30 『戦術にあらざる偽りの形容』

 ケイトはミナトと分かれたあと、まっすぐ時計台の前を目指していた。

 盗賊のジドを背負っているため、徒歩での移動になる。

 ジドは使い方次第では強力な魔法の使い手といってよく、魔法を没収できる玄内に差し出すのが目的である。

 ふところにはミナトから預かった本も入っている。これは、ジドが持っていたものだが、ケイトにはどんな意味のある物なのかはわからなかった。

 ただ、ミナトから託されたからには局長サツキへ届けるのが責任だとも思っている。

 歩いている道の先――


「え?」


 ケイトは、愕くべき光景を目にした。


 ――なぜ、リラ王女が……?


 ちょうど、アルブレア王国の第二王女たるリラが、この街のなんの変哲もない民家に老婆と入っていったのである。


 ――リラ王女、確かに報告でも旅立ったと聞かされている。クコさんへの手紙にも、メイルパルト王国で再会する約束だと書き送ったそうだけど、もっと先にいると思っていた。船旅だということだし、港町アルバスには訪れても、このバミアドには来ないとも思っていた……。


 状況が読み込めない。


 ――考えてみれば、あとから追っているボクたちが追いつくこともあり得る。ただ、なんで民家に……?


 ケイトの足が止まり、思いを巡らせていると。

 またしても、ケイトを驚かせることがあった。

 後ろから、声がかけられた。


「おお、ケイトか!」


 振り返る。


「ヌ、ヌンフさん……」


 アルブレア王国騎士、米李芥淫怒府メリケイン・ヌンフ

 記憶では、ブロッキニオ大臣に取り入って力をつけていった人間である。ケイトとはあまり交流もないが、見知った仲ではある。年は二十八歳。いつも鷹揚に構えている、口の悪い騎士だった。

 ヌンフはつかつかとケイトの前まで歩み寄る。


「どうだ、調子は」

「はい。特に変化もなく……」

「ブロッキニオ大臣も寛大なお方だよな。おまえみたいなのを間者スパイとして送り込んだのはいいが、ただの報告係だもんな。
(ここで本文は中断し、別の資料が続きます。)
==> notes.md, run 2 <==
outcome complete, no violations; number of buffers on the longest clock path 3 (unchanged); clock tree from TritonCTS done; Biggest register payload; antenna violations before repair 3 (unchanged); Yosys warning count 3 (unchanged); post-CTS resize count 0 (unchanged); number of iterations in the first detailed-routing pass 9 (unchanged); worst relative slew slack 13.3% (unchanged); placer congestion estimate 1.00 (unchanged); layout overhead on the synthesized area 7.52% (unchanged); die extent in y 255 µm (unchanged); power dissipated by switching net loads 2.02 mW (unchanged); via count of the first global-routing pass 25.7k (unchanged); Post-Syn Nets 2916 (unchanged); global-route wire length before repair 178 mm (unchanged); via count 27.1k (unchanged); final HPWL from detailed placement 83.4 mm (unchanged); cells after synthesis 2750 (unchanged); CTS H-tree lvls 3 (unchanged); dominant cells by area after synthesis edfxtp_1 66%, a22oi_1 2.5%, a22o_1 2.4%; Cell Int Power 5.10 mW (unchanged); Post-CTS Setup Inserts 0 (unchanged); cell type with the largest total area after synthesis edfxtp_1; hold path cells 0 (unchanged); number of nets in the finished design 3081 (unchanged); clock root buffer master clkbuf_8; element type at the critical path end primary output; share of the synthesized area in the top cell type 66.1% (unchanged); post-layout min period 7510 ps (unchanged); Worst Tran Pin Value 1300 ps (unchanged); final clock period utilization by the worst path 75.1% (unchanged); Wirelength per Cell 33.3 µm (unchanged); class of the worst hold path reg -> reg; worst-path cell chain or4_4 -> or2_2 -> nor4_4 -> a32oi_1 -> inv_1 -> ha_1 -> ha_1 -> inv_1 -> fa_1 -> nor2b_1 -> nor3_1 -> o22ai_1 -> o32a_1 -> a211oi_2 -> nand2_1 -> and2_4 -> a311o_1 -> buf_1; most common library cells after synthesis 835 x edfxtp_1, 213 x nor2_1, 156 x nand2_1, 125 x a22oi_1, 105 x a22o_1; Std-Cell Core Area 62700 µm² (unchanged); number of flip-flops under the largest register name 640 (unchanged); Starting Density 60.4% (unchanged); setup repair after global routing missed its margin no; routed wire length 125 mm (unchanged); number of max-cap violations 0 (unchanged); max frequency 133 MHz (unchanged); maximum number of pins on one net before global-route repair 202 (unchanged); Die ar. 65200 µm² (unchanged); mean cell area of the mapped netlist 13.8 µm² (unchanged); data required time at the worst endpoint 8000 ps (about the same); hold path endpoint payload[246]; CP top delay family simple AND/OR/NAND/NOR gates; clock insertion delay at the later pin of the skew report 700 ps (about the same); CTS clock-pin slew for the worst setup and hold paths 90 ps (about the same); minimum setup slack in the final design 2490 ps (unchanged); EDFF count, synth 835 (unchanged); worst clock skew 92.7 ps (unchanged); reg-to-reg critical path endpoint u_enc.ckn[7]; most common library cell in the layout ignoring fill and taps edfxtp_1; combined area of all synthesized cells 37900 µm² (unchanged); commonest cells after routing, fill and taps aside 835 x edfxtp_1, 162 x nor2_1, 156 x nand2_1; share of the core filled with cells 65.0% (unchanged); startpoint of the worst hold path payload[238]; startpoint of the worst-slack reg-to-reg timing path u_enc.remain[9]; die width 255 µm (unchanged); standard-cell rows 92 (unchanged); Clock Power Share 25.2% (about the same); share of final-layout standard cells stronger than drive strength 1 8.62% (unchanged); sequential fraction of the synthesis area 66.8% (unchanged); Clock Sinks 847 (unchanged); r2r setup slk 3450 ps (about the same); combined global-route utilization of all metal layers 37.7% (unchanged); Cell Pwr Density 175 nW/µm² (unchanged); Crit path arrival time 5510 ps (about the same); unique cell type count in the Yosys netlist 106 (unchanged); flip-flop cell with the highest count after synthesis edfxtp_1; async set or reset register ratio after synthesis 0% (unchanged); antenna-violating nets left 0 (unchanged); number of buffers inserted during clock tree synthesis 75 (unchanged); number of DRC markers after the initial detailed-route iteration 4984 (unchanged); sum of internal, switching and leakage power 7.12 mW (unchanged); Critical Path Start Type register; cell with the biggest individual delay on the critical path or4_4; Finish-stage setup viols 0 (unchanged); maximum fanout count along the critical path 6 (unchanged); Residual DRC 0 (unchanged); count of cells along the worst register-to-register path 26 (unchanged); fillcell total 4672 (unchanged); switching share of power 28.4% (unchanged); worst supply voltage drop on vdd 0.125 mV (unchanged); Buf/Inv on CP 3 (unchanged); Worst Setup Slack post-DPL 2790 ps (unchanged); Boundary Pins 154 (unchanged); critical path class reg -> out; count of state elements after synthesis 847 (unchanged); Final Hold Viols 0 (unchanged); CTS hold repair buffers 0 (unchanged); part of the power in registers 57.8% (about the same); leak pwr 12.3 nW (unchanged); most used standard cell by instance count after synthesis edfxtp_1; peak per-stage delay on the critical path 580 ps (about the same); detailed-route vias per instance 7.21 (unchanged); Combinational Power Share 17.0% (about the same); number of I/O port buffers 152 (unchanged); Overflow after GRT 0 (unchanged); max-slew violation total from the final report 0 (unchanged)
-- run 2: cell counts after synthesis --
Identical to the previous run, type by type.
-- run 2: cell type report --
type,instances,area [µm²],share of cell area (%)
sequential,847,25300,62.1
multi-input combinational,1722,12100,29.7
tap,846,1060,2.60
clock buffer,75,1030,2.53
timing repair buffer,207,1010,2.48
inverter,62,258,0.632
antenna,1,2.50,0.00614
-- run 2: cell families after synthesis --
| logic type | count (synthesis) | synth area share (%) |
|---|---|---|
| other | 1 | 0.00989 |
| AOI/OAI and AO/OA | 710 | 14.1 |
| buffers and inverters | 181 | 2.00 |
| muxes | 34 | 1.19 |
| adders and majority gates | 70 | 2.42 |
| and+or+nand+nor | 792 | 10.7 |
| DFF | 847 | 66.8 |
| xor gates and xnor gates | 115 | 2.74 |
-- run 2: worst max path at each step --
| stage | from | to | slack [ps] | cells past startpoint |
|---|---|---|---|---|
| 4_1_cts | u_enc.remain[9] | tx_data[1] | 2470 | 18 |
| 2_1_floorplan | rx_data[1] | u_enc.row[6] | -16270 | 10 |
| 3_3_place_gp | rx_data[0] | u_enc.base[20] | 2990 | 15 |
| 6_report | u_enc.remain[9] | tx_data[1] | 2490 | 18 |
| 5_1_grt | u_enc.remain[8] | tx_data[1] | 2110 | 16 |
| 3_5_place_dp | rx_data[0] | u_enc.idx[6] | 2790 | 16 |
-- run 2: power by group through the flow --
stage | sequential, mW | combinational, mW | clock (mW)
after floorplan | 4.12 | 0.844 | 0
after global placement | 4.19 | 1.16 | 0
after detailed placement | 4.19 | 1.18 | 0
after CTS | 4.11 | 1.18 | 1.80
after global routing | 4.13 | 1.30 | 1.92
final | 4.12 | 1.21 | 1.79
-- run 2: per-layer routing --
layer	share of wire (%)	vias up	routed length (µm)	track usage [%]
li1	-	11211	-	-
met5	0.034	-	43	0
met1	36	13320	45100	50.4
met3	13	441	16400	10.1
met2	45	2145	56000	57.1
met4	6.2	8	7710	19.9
やつらを暗殺して、いち早くクコ王女を取り戻せばよいものを」

「……」


 ケイトは目を伏せる。


「なんだ? その顔は」

「え……」

「不満でもありそうだな」

「いいえ」


 なぜだかケイトを見ると怒りが湧きそうになるヌンフだが、その怒りを追いやる方法を思いつく。


 ――そうだ。せっかくだし、適当にうその指示でも出してやるか。オレの命令でこいつが動く。気分がいいぜ。こうした命令は騎士団長クラスじゃねえとできねえしな。勝手に動いたことでもし処罰があるとすれば、こいつであってオレじゃない。オレはしらばっくれてりゃいい。
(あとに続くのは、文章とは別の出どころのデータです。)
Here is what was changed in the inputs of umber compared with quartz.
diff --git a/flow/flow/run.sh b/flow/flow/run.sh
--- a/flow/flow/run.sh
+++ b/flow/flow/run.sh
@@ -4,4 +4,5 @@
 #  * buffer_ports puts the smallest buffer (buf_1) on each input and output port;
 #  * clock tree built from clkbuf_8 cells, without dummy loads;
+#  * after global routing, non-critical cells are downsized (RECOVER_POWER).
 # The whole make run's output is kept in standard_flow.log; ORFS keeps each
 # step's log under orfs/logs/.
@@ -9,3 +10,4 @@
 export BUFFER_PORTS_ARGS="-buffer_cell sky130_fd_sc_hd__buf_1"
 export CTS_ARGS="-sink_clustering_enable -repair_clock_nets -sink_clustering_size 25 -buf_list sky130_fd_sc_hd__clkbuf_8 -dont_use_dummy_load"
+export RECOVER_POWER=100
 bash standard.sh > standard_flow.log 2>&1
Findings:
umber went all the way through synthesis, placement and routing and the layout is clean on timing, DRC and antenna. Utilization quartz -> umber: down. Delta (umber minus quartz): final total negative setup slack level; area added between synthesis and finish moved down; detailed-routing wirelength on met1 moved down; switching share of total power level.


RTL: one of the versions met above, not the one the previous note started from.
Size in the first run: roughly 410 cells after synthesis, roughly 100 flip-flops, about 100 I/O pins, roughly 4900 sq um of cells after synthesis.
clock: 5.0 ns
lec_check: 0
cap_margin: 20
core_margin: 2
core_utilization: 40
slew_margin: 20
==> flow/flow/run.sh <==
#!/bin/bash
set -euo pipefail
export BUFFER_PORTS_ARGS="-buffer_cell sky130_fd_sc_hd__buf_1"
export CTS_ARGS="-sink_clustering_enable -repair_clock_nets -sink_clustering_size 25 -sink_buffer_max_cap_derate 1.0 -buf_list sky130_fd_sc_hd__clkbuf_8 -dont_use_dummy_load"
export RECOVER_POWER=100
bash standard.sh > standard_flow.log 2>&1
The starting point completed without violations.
 内心できひひと笑って、ヌンフは思い出したような調子で言った。


「そうそう。ケイト。ブロッキニオ大臣からの伝言だ」

「伝言、ですか」

「なんだ? 不満か?」

「いいえ」


 ケイトとしては、なぜこんな騎士が自分への伝言役を務めるのかが引っかかるが、ヌンフは有無を言わせず命令した。
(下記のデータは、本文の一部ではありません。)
Background: an optimization exercise with open tools, aiming at small area, a short achievable clock period and few clock cycles per item. Do not read the settings as production practice.
Where RTL was checked, it was by simulation tests only, not by an equivalence proof against the original.
The RTL of run 8 was laid out without a check of its function.
Power and IR drop assume default switching activity.

File: flow/run.sh
#!/bin/bash
# synth_recipe.tcl (not shown) runs the flow's synth.tcl, then flattens the netlist and writes it again
# the make line also repeats each setting of config.mk as NAME=value (left out here)
make -C /OpenROAD-flow-scripts/flow DESIGN_CONFIG=/design/flow/config.mk WORK_HOME=/design/flow/orfs CLKGATE_MAP_FILE= SYNTH_SCRIPT=/design/flow/synth_recipe.tcl finish
File: flow/config.mk
export PLATFORM = sky130hd
export DESIGN_NAME = etrle_enc
export DESIGN_NICKNAME = etrle_enc
export VERILOG_FILES = /design/flow/design.v
export SDC_FILE = /design/flow/constraint.sdc
export NUM_CORES = 4
export LEC_CHECK = 0
export CAP_MARGIN = 20
export CORE_MARGIN = 2
export CORE_UTILIZATION = 40
export CTS_BUF_LIST = sky130_fd_sc_hd__clkbuf_16
export CTS_CLUSTER_DIAMETER = 80
export CTS_CLUSTER_SIZE = 32
export PLACE_DENSITY = 0.6
export SETUP_SLACK_MARGIN = 5
export SLEW_MARGIN = 20
File: flow/constraint.sdc
create_clock -name core_clock -period 8.0 [get_ports {clk}]
set_input_delay 1.6000 -clock core_clock [delete_from_list [all_inputs] [get_ports {clk}]]
set_output_delay 1.6000 -clock core_clock [all_outputs]
set_load 0.01 [all_outputs]
File: flow/design.v
module etrle_enc (
    input  wire       clk,
    input  wire       rst,
    input  wire       in_valid,
    output wire       in_ready,
    input  wire [7:0] in_data,
    input  wire       in_last,     
    input  wire       in_empty,    
    output wire       out_valid,
    input  wire       out_ready,
    output wire [7:0] out_data
);
    localparam integer N  = 129;    
    localparam integer QW = 2;      
    reg  [9*N-1:0] ring;
    wire [8:0] tap = ring[9*N-1 -: 9];      
    wire [8:0] s0  = ring[8:0];             
    wire tap_v = tap[8];
    wire tap_p = !tap[8] && tap[0];
    wire s0_empty = !s0[8] && !s0[0];
    reg       r_v, r2_v;
    reg [7:0] r_d, r2_d;
    reg       r_nz, r2_nz;     
    reg       r_last, r_empty, r2_last, r2_empty;
    reg       in_rdy;
    reg       h_v;
    reg [7:0] h_d;
    reg       h_last, h_empty;
    reg       hz;          
    reg       rn126;       
    reg       lnz;         
    reg       run_lit, run_zero;
    reg [6:0] run_n;
    reg       doneP, doneDZ;
    reg [6:0]    lq [0:(1<<QW)-1];
    reg [QW:0]   lq_rd, lq_wr;      
    wire lq_full  = (lq_wr == {~lq_rd[QW], lq_rd[QW-1:0]});
    wire lq_empty = (lq_wr == lq_rd);
    reg [7:0] k;           
    reg       k1;          
    reg       rwait;       
    reg       flush;       
    reg [7:0] wcnt;
    reg       ov;
    reg [7:0] od;
    wire rnz    = r_nz;
    wire need_r = !h_empty && !h_last && hz;
    wire cls_ok = h_v && (!need_r || r_v);
    wire lit    = !h_empty && (!hz || (!h_last && lnz && rnz));
    wire zend   = h_last || rnz || (run_zero && rn126);
    wire [6:0] zn = run_zero ? run_n + 7'd1 : 7'd1;
    wire needP = lit && !run_lit;
    wire needZ = !h_empty && !lit && zend;
    wire needE = h_empty || h_last;
    wire selP  = needP && !doneP && !doneDZ;
    wire selDZ = !selP && (lit || needZ) && !doneDZ;
    wire selE  = !selP && !selDZ && needE;
    wire have_item = selP || selDZ || selE;
    wire is_last   = selE || (selDZ && !needE) || !have_item;
    wire [8:0] item = selP  ? 9'h001 :
                      selDZ ? (lit ? {1'b1, h_d} : {2'b11, zn}) :
                              9'h100;
    wire closeD = selDZ && lit && (rn126 || h_last);
    wire closeZ = !lit && !h_empty && run_lit && (needZ ? selDZ : !have_item);
    wire pushc  = closeD || closeZ;
    wire [6:0] push_val = closeD ? run_n + 7'd1 : run_n;
    wire sync   = !rwait;
    wire wr_ok  = s0_empty && (k1 || (sync && !(selDZ && lit)));
    wire commit = cls_ok && (!have_item || wr_ok) && (!pushc || !lq_full);
    wire push   = commit && pushc;
    wire write  = commit && have_item;
    wire advance = commit && is_last;
    wire take_r = r_v && (!h_v || advance);
    wire accept = in_valid && in_rdy;
    wire in_nz  = (in_data != 8'd0);
    assign in_ready = in_rdy;
    wire can_load = !ov || out_ready;
    wire act      = !flush && (!rwait || wcnt == 8'd0);
    wire rd_data  = act && tap_v && can_load;
    wire rd_ctrl  = act && tap_p && can_load && !lq_empty;
    wire stuck    = act && (tap_v || tap_p) && !rd_data && !rd_ctrl;
    wire cons     = rd_data || rd_ctrl || flush || rst;
    wire pop      = rd_ctrl;
    assign out_valid = ov;
    assign out_data  = od;
    integer i;
    always @(posedge clk) begin
        ring[9*N-1:18] <= ring[9*(N-1)-1:9];
        ring[17:9]     <= write ? item : s0;
        ring[8:0]      <= {tap[8] & ~cons, tap[7:1], tap[0] & ~cons};
        if (push) lq[lq_wr[QW-1:0]] <= push_val;
        if (take_r ? !r2_v : !r_v) begin
            r_d     <= in_data;
            r_nz    <= in_nz;
            r_last  <= in_last;
            r_empty <= in_empty;
        end else if (take_r) begin
            r_d     <= r2_d;
            r_nz    <= r2_nz;
            r_last  <= r2_last;
            r_empty <= r2_empty;
        end
        if (!r2_v) begin
            r2_d     <= in_data;
            r2_nz    <= in_nz;
            r2_last  <= in_last;
            r2_empty <= in_empty;
        end
        if (take_r) begin
            h_d     <= r_d;
            hz      <= !r_nz;
            h_last  <= r_last;
            h_empty <= r_empty;
        end
        if (rd_data || rd_ctrl)
            od <= rd_data ? tap[7:0] : {1'b0, lq[lq_rd[QW-1:0]]};
        if (rst) begin
            r_v      <= 1'b0;
            r2_v     <= 1'b0;
            in_rdy   <= 1'b1;
            rn126    <= 1'b0;
            h_v      <= 1'b0;
            lnz      <= 1'b0;
            run_lit  <= 1'b0;
            run_zero <= 1'b0;
            doneP    <= 1'b0;
            doneDZ   <= 1'b0;
            lq_rd    <= 0;
            lq_wr    <= 0;
            k        <= 8'd0;
            k1       <= 1'b0;
            rwait    <= 1'b0;
            flush    <= 1'b1;
            wcnt     <= N - 2;
            ov       <= 1'b0;
        end else begin
            if (take_r) begin
                r_v  <= r2_v || accept;
                r2_v <= 1'b0;
                in_rdy <= 1'b1;
            end else if (accept) begin
                r_v  <= 1'b1;
                r2_v <= r_v;
                in_rdy <= !r_v;
            end
            if (take_r)       h_v <= 1'b1;
            else if (advance) h_v <= 1'b0;
            if (commit) begin
                if (selP) begin
                    doneP   <= 1'b1;
                    run_lit <= 1'b1;
                    run_n   <= 7'd0;
                    rn126   <= 1'b0;
                end else if (selDZ && lit) begin
                    doneDZ  <= 1'b1;
                    run_n   <= run_n + 7'd1;
                    rn126   <= (run_n == 7'd125);
                    if (closeD) run_lit <= 1'b0;
                end else if (selDZ) begin
                    doneDZ   <= 1'b1;
                    run_lit  <= 1'b0;
                    run_zero <= 1'b0;
                end else if (!have_item && !h_empty) begin
                    run_lit  <= 1'b0;
                    run_zero <= 1'b1;
                    run_n    <= zn;
                    rn126    <= run_zero ? (run_n == 7'd125) : 1'b0;
                end
                if (advance) begin
                    doneP  <= 1'b0;
                    doneDZ <= 1'b0;
                    lnz    <= !h_empty && !h_last && !hz;
                end
            end
            if (push) lq_wr <= lq_wr + 1'b1;
            if (pop)  lq_rd <= lq_rd + 1'b1;
            k  <= write ? 8'd1 : (k == N - 1) ? 8'd0 : k + 8'd1;
            k1 <= write || (k == 8'd0);
            if (flush) begin
                if (wcnt == 8'd0) flush <= 1'b0;
                else              wcnt  <= wcnt - 8'd1;
            end else if (stuck) begin
                rwait <= 1'b1;
                wcnt  <= N - 1;
            end else if (act) begin
                rwait <= 1'b0;
            end else begin
                wcnt <= wcnt - 8'd1;
            end
            if (rd_data || rd_ctrl) ov <= 1'b1;
            else if (out_ready)     ov <= 1'b0;
        end
    end
endmodule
「今後も報告は続け、次に行くというメイルパルト王国で、クコ王女の剣を盗み川にでも捨てておけということだ。王女の剣『聖なる導きの王剣ロイヤルキャリバー』は王家に伝わる物。それを失えば、王女の国内での信頼も落ちる。今、王女が持つ王家の証はあれだけだからな。そしたら、そのまま組織を抜けてアルブレア王国へ帰って来い」


 本当は、今後も報告を続けるようにとのことづけを頼まれたに過ぎない。それなのに、ヌンフは独断で、剣を盗むことやそのあと組織を抜けることなども指示した。もしケイトが行動を起こしても、知らん顔で通せると考えて。


「……」

「聞いてるのか? ケイト」


 苛立ち混じりにヌンフは鋭い声を出す。

 ケイトはぐっと奥歯を噛みしめて、顔を上げた。


「ボクはもう、こんなことしたくありません!」

「なに……?」

「ブロッキニオ大臣も、みなさんも、クコ王女たちを誤解しています! 士衛組はみなさんが考えているような人たちではありません!」


 常に鷹揚な態度を崩さないヌンフが、ケイトの胸ぐらにつかみかかった。


「本気で言ってるのか?」

「ほ、本気です」

「やつらはブロッキニオ大臣と敵対することで、国家の秩序をかき乱そうとしてんだぞ! さらには、国王様にまで剣を向けようとしているというのに、貴様というやつは!」


 怒鳴られてもケイトは声を絞り出す。


「それはきっと、なにかの行き違いです。話し合えば、分かり合えるかもしれません」

「毒されやがって!」


 ヌンフはケイトを殴りつけた。

 馬乗りになって殴り続け、


「ったくよ! なんで! こいつが! ブロッキニオ大臣に! これほどの! 大任を! 任されんだよ! なにが! れんどう家始まって以来の! 魔法の才だ! なにが! 将来有望の! 騎士だ!」


 と、言葉を切るごとに何度も拳をケイトに浴びせた。


「このオレがまだ騎士団長になれてないのによ!」


 さらに一撃。

 その影響で、ケイトの服のふところから本が顔をのぞかせる。

 ヌンフは本を取り上げる。


「これはなんだ」

「あ、これはっ」


 ひったくるようにケイトが本を取り返す。


「なにすんだ!」

「大切な人から託された物だから、ヌンフさんにも渡せません」


 ミナトに、局長サツキへ届けるように頼まれた本なのである。

 しかしヌンフはケイトを殴ってまた本を奪った。


「なんかわからねえが、こいつは預かっておいてやる。大事そうにしてるってことは、やつにとっても大事なもんだろうしな。ケイト、オレはおまえなんかの相手をしてるヒマはねえんだ。おまえがいるってことは、この近くには『いろがん』もいるんだよな? 見つけ次第、叩き斬ってやらないといけないからよ」


 そう吐き捨てて立ち上がると、ヌンフはケイトに何発か蹴りを入れて、最後に言い捨てる。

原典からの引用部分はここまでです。